Tassa di soggiorno, Zucconi (FDI): il sindaco di Viareggio prima dice di togliere e poi fa pagare la prima rata

Il sindaco di Viareggio Giorgio Del Ghingaro aveva annunciato di sospendere il pagamento del primo trimestre della tassa di soggiorno, ma evidentemente se lo è presto dimenticato, tant’è che gli albergatori sono stati costretti a pagarla ugualmente.

E non sta intervenendo nemmeno per annullare il pagamento del secondo trimestre, mantenendo lo stesso atteggiamento della sinistra che rappresenta e che lo supporta, una sinistra che anche a livello nazionale ha bocciato la proposta di Fratelli d’Italia di depenalizzare il mancato pagamento della tassa di soggiorno (ricordiamo che ad oggi anche per un semplice ritardo nel pagamento della stessa, gli albergatori possono essere addirittura denunciati per peculato).

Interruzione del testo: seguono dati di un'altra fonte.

## config.mk

```make
export PLATFORM = sky130hd
export DESIGN_NAME = sct_seq_counter
export DESIGN_NICKNAME = d
export VERILOG_FILES = /design/src/rtl/sct_pkg.sv /design/src/rtl/sct_prescaler.sv /design/src/rtl/sct_seq_counter.sv
export SDC_FILE = /design/constraint.sdc
export NUM_CORES = 1
export LEC_CHECK = 0
export BUFFER_PORTS_ARGS = -buffer_cell sky130_fd_sc_hd__buf_2
export CORE_ASPECT_RATIO = 1.5
export CORE_MARGIN = 4
export CORE_UTILIZATION = 58
export DETAILED_ROUTE_END_ITERATION = 10
export PLACE_DENSITY = 0.88
export SLEW_MARGIN = 20
export SYNTH_ARGS = -nofsm -noshare
export SYNTH_HDL_FRONTEND = slang
export SYNTH_SLANG_ARGS = --single-unit
export TNS_END_PERCENT = 100
```

## constraint.sdc

```tcl
create_clock -name clk -period 3.4 [get_ports clk]
set_clock_uncertainty 0.05 [all_clocks]
set_input_delay 0.17 -clock clk [delete_from_list [all_inputs] [get_ports clk]]
set_output_delay 0.17 -clock clk [all_outputs]
set_load 0.05 [all_outputs]
```

## src/rtl/sct_pkg.sv

```systemverilog
// rtl/sct_pkg.sv - shared state encoding and direction constants for the sct sequencer
package sct_pkg;

  typedef enum logic [1:0] {
    IDLE = 2'd0,
    RUN  = 2'd1,
    DONE = 2'd2
  } sct_state_e;

  localparam logic SCT_DIR_UP = 1'b1;
  localparam logic SCT_DIR_DN = 1'b0;

endpackage

```

## src/rtl/sct_prescaler.sv

```systemverilog
// rtl/sct_prescaler.sv - step prescaler: ticks once every psc+1 enabled cycles, clearable
module sct_prescaler #(
  parameter int PSC_W = 4
) (
  input  logic             clk,
  input  logic             rst_n,
  input  logic             clr,
  input  logic             cnt_en,
  input  logic [PSC_W-1:0] psc,
  output logic             tick
);

  logic [PSC_W-1:0] psc_cnt_q;
  logic [PSC_W-1:0] psc_cnt_d;

  // >= keeps the phase bounded if psc is lowered while the counter is above it
  assign tick = cnt_en && (psc_cnt_q >= psc);

  always_comb begin
    psc_cnt_d = psc_cnt_q;
    if (clr) begin
      psc_cnt_d = '0;
    end else if (cnt_en) begin
      psc_cnt_d = tick ? '0 : psc_cnt_q + {{(PSC_W-1){1'b0}}, 1'b1};
    end
  end

  always_ff @(posedge clk or negedge rst_n) begin
    if (!rst_n) begin
      psc_cnt_q <= '0;
    end else begin
      psc_cnt_q <= psc_cnt_d;
    end
  end

endmodule

```

## src/rtl/sct_seq_counter.sv

```systemverilog
// rtl/sct_seq_counter.sv - up/down sequencer counter with IDLE/RUN/DONE control
// Optional step prescaler and psc port enabled by defining SCT_PRESCALE_EN.
module sct_seq_counter
  import sct_pkg::*;
#(
  parameter int WIDTH     = 8,
  parameter bit WRAP_MODE = 1'b1,
  parameter int PSC_W     = 4
) (
  input  logic             clk,
  input  logic             rst_n,
  input  logic             en,
  input  logic             load,
  input  logic [WIDTH-1:0] load_val,
  input  logic [WIDTH-1:0] term_val,
  input  logic             dir,
  input  logic             start,
  input  logic             stop,
`ifdef SCT_PRESCALE_EN
  input  logic [PSC_W-1:0] psc,
`endif
  output logic [WIDTH-1:0] cnt,
  output logic             tc,
  output logic             busy,
  output logic             done
);

  sct_state_e       state_q, state_d;
  logic [WIDTH-1:0] cnt_q, cnt_d;
  logic             tc_q, tc_d;
  logic [WIDTH-1:0] terminal;
  logic [WIDTH-1:0] wrap_val;
  logic [WIDTH-1:0] next_cnt;
  logic             step_tick;
  logic             step;

`ifdef SCT_PRESCALE_EN
  sct_prescaler #(.PSC_W(PSC_W)) u_prescaler (
    .clk    (clk),
    .rst_n  (rst_n),
    .clr    (load || stop || (state_q == IDLE && start)),
    .cnt_en (state_q == RUN && en),
    .psc    (psc),
    .tick   (step_tick)
  );
`else
  // Without the prescaler every enabled RUN cycle is a step.
  assign step_tick = (PSC_W > 0);
`endif

  assign terminal = (dir == SCT_DIR_UP) ? term_val : '0;
  assign wrap_val = (dir == SCT_DIR_DN) ? term_val : '0;
  assign next_cnt = (dir == SCT_DIR_UP) ? cnt_q + {{(WIDTH-1){1'b0}}, 1'b1}
                                        : cnt_q - {{(WIDTH-1){1'b0}}, 1'b1};
  assign step     = (state_q == RUN) && en && step_tick && !load && !stop;

  always_comb begin
    state_d = state_q;
    cnt_d   = cnt_q;
    tc_d    = 1'b0;

    if (load) begin
      cnt_d = load_val;
    end else if (step) begin
      if (WRAP_MODE && cnt_q == terminal) begin
        cnt_d = wrap_val;
      end else begin
        cnt_d = next_cnt;
        tc_d  = (next_cnt == terminal);
        if (tc_d && !WRAP_MODE) begin
          state_d = DONE;
        end
      end
    end

    // stop outranks start; a load out of DONE rearms to IDLE
    if (stop) begin
      state_d = IDLE;
    end else if (start && state_q == IDLE) begin
      state_d = RUN;
    end else if (load && state_q == DONE) begin
      state_d = IDLE;
    end
  end

  always_ff @(posedge clk or negedge rst_n) begin
    if (!rst_n) begin
      state_q <= IDLE;
      cnt_q   <= '0;
      tc_q    <= 1'b0;
    end else begin
      state_q <= state_d;
      cnt_q   <= cnt_d;
      tc_q    <= tc_d;
    end
  end

  assign cnt  = cnt_q;
  assign tc   = tc_q;
  assign busy = (state_q == RUN);
  assign done = (state_q == DONE);

endmodule

```

==> flow_summary.yaml <==
outcome:
  run_status: "completed"
finish:
  drive_gt1_frac: 0.213
  fin_area_um2: 1560
  ff_latch_area_um2: 250
  fill_cells: 191
  final_core_util: 0.700
  multi_input_area_um2: 1050
  areaGrowthSynthToFinish_pct: 14.2
  diodes: 0
  nNetsFinal: 242
setup_path:
  r2r_end: "tc$_DFF_PN0_"
  crit_path_end_kind: "register"
  r2r_slack_ps: 1020
  arrival_ps: 2560
  reg2reg_depth: 8
  r2r-start: "cnt[0]$_DFFE_PN0P_"
  worstPathRequired_ps: 3580
  path_class: "register to register"
  startpoint_type: "register"
  path_max_fanout: 7
clock_network:
  clock_latency_ps: 290
  h-tree-depth: 1
  cts_resized: 0
  clock_sinks: 10
  numCtsBuffers: 3
  cts_buffer_depth: 2
  post-cts-setup-buffers: 0
  path_clk_slew_ps: 80
  cts_tree: "done"
  root_buffer: "clkbuf_4"
  postCtsHoldBufs: 2
timing:
  hold_ws_ps: 51.3
  period_needed_ps: 2380
  fin_tns_setup_ps: 0
  max_freq_mhz: 420
  setup_viol: 0
  fin_crit_sh: 0.701
  maxSlewViolCount: 0
  rsz0062_at_grt: "false"
  hold_viol_final: 0
routing:
  route.detailed.drc: 0
  wl_um: 4320
  first_iter_violations: 91
  vias: 1600
  drt_pass1_iterations: 4
  antenna_left: 0
  viasPerCell: 6.84
  wl_per_cell_um: 18.4
floorplanning:
  pin_count: 34
  dieArea_um2: 3220
  rows: 21
  core_area_um2: 2230
  die_x_um: 47.7
  dieHeight_um: 67.5
  initial_core_util: 0.613
global_routing:
  grt_util_all_layers: 0.302
  antenna_found_initial: 0
  grt.overflow.total: 0
  grt_pass1_wl_um: 7100
  grt_max_degree: 24
  grt_pass1_vias: 1547
power:
  ir_drop_v: 0.000262
  p_per_area_nw_per_um2: 405
  p_leak_nw: 0.663
placed_design:
  port_buffers: 32
  placed_area_um2: 1510
  dp.final_hpwl_um: 3300
  gp_congestion: 0.999
synth:
  synth_edf_count: 0
  synth_commonest_cells: "nor2_1 (21), nand2_1 (19), o22ai_1 (12), dfrtp_1 (10), o21ai_0 (9)"
  syn-instance-count: 182
  netlist_top_cells_area: "dfrtp_1 (18%), nor2_1 (5.8%), ha_1 (5.5%), o22ai_1 (5.5%), nand2_1 (5.2%)"
  synth-seq-cells: 10
  syn_avg_cell_area_um2: 7.53
  synth_area_um2: 1370
  synthFlopType: "dfrtp_1"
  async_reset_ff_frac: 1.00
  syn_nets: 212
  yosys.area.top_type: "dfrtp_1"
  yosysSeqAreaShare: 0.183
  netlist-cell-type-count: 56
  synth_top_area_share: 0.183
  synth.most_common_cell: "nor2_1"
  yosysWarnings: 0
hold_path:
  whs_endpoint: "state_q[0]$_DFFE_PN0P_"
  hp-class: "primary input to register"
  hold_depth: 3
  worst_hold_startpoint: "start"
job:
  drv_cap: 0
[worst max-delay path, cell delays in order, from the launching register on]
cell and delay, ps:
dfrtp_1 510, inv_2 100, fa_1 430, nand2b_1 160, a21oi_1 310, a21o_1 230
o31ai_1 90, a211oi_1 250, and3_1 190
[per-stage QoR]
stage | instances | worst slack, ps | power [mW]
after floorplan | 182 | 1050 | 0.420
final | 234 | 1020 | 0.634
after global placement | 228 | 899 | 0.496
after detailed placement | 228 | 792 | 0.505
after CTS | 234 | 1060 | 0.626
after global routing | 234 | 802 | 0.673
[power breakdown]
part	total, mW	internal [mW]	switching [mW]
combinational	0.356	0.132	0.224
sequential	0.158	0.131	0.0268
clock	0.120	0.0653	0.0543
total	0.634	0.329	0.305
[cells in the final DEF, fill, tap and decap left out, types with 2 or more instances in the layout]
cell,synthesis,final
xor2_1,5,5
nand2b_1,4,4
o22ai_1,12,12
dfrtp_1,10,10
dlygate4sd3_1,0,2
xnor2_1,7,7
nand3b_1,2,2
o21ai_0,9,9
buf_2,5,32
a22oi_1,2,2
a221oi_1,3,3
ha_1,6,6
inv_2,2,2
o21ai_1,3,3
nor2_1,21,21
nor3_1,5,5
a31oi_1,5,5
a21oi_1,8,8
a21o_1,2,2
and4bb_1,2,2
a211oi_1,2,2
nand4b_1,2,2
and3_1,5,5
nor4_1,2,2
nand3_1,6,6
nand2_1,19,19
clkbuf_4,0,3
inv_1,2,2
[cell families after synthesis]
logic type,Yosys count,synth area share
flip-flops,10,0.183
buffers and inverters,14,0.0511
other,1,0.00274
XOR/XNOR,12,0.0767
AND/OR/NAND/NOR,77,0.304
multiplexers,2,0.0164
adder cells (fa/ha/maj),7,0.0694
AO/OA/AOI/OAI,59,0.297
[state kept, by name, indices dropped and copies added (netlist names)]
signal   cells
state_q      1
cnt          8
tc           1
[routing by layer]
layer  track usage  wire length, µm
met3        0.0453              226
met5             0                0
met2         0.510             2300
met4         0.131              124
met1         0.363             1660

Ritengo assolutamente necessario rivedere le linee di questo pagamento, che oltretutto a Viareggio risulta essere fra i più alti d’Italia, una tassa che dovrebbe essere usata per promuovere il turismo locale, abbellire la città, renderla più accogliente e fruibile e offrire informazioni ai forestieri attraverso gli info point, di cui è bene ricordare che Viareggio, a differenza di Lucca, ne è totalmente sprovvista.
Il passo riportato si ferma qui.